Civil Aviation Technology College is a college in Tehran, Iran specializing in civil aviation. It is also called the Higher Education Center because it is a university candidate. Civil Aviation Technology College Established in 1949, Civil Aviation Technology College is the pioneering center in the field of civil aviation Training. The College conducts its training programs in line with rules & regulations of Iranian Ministry of Higher Education and also requirements of aviation industry.

Founded in the 1949, it is the most accredited aviation college in Iran which also accepts students by UEE.  Most graduates of this school are among elite key people in aviation and oil and gas industry worldwide. Civil Aviation Technology College is located on Meraj Street at the Mehrabad International Airport.

Name 
Before its official establishment, it was called the Aero Club (in Persian: باشگاه خلبانی). In the early years of its establishment, that is, from the 1940s, was a special school dedicated to the entire Civil Aviation, (in Persian:مرکز آموزش عالی اختصاصی سازمان هواپیمایی کشور) after the revolution, it was also known with that name. After that, it became the Civil Aviation technology College (in Persian: دانشکده صنعت هواپیمایی کشوری), and since 2005 in the Ministry of Science, it has been known as the Higher Aviation and Airport Higher Education Institute of the country. (In Persian: مؤسسه آموزشی عالی هوانوردی و فرودگاهی کشور)

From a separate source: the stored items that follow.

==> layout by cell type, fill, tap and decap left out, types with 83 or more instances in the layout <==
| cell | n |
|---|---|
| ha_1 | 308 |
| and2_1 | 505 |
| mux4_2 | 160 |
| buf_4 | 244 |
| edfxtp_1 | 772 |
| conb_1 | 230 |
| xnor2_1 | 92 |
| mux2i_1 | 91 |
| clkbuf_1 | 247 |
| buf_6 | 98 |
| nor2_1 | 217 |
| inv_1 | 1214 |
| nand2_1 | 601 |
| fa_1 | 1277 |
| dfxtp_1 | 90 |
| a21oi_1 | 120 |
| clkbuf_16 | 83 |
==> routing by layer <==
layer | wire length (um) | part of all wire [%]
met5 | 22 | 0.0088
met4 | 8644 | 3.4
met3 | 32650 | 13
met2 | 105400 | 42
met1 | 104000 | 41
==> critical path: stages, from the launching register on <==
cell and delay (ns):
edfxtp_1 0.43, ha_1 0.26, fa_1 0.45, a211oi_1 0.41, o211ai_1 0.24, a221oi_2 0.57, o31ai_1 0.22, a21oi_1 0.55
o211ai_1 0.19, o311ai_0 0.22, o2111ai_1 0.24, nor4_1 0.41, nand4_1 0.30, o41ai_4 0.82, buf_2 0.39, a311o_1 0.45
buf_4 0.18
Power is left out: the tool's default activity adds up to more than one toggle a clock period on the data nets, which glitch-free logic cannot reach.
File: src/hw/rtl/ppse_ram.sv
// Generic single-write, single-read RAM with registered read data.
module ppse_ram #(
  parameter int WIDTH = 32,
  parameter int DEPTH = 16,
  localparam int AW = (DEPTH > 1) ? $clog2(DEPTH) : 1
) (
  input  logic             clk,
  input  logic             we,
  input  logic [AW-1:0]    waddr,
  input  logic [WIDTH-1:0] wdata,
  input  logic             re,
  input  logic [AW-1:0]    raddr,
  output logic [WIDTH-1:0] rdata
);

  logic [WIDTH-1:0] mem [DEPTH];

  always_ff @(posedge clk) begin
    if (we) mem[waddr] <= wdata;
    if (re) rdata <= mem[raddr];
  end

endmodule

However, it is still a term called the Civil Aviation Technology College. Therefore, the college forecast is a plan to add higher values and disciplines that have been dropped over the course of the College (for example, piloting) and new disciplines (such as avionics engineering) In the future, the College name will be changed to the University of Aerospace and Aviation educations or something like that.

Ranking 

 Ranked first in the best technology college in Iran
 Among the top 20 colleges in the Middle East
 Ranked first in the Middle East Aviation College and second in the Middle East Aviation School
 32nd World Aviation School
 Ranked first Aviation Technology school in the world
 Ranked first in the provision of electronics and telecommunications among aviation schools
 The first school offering aviation electronics and aviation communications in the field of electricity

Departments 
The college has the following departments:
 Aircraft  maintenance Engineering 
 Aviation Electronics and Telecommunications Engineering
 Aviation & Air traffic control Engineering
Arts & Science
Short Courses

Courses

Electrical Engineering, Specialty of Aviation Telecommunications 
This course is also called Aviation-Telecommunications Engineering. Aviation-telecommunication engineers include a group of specialists who have a lot of information about the flight (such as meteorological data, some specific information, etc.) through the available platforms (such as AFTN, etc.) at the disposal of the aircraft itself or parts Others are stationed at airports. Specialists in this field mainly need knowledge of computer, networking, IT and physics. Their works are in organizations and companies in the air and space.

Electrical Engineering, Aviation Electronics Specialty 
This course is also called Aviation-Electronic Engineering. Before, during and after the flight, the aircraft needs equipment and platforms that meet many of its needs such as navigation information, communication and monitoring systems (CNS). Of course, such equipment requires installation, commissioning, maintenance and repair, which is a serious task for an aviation electronics specialist at the airports.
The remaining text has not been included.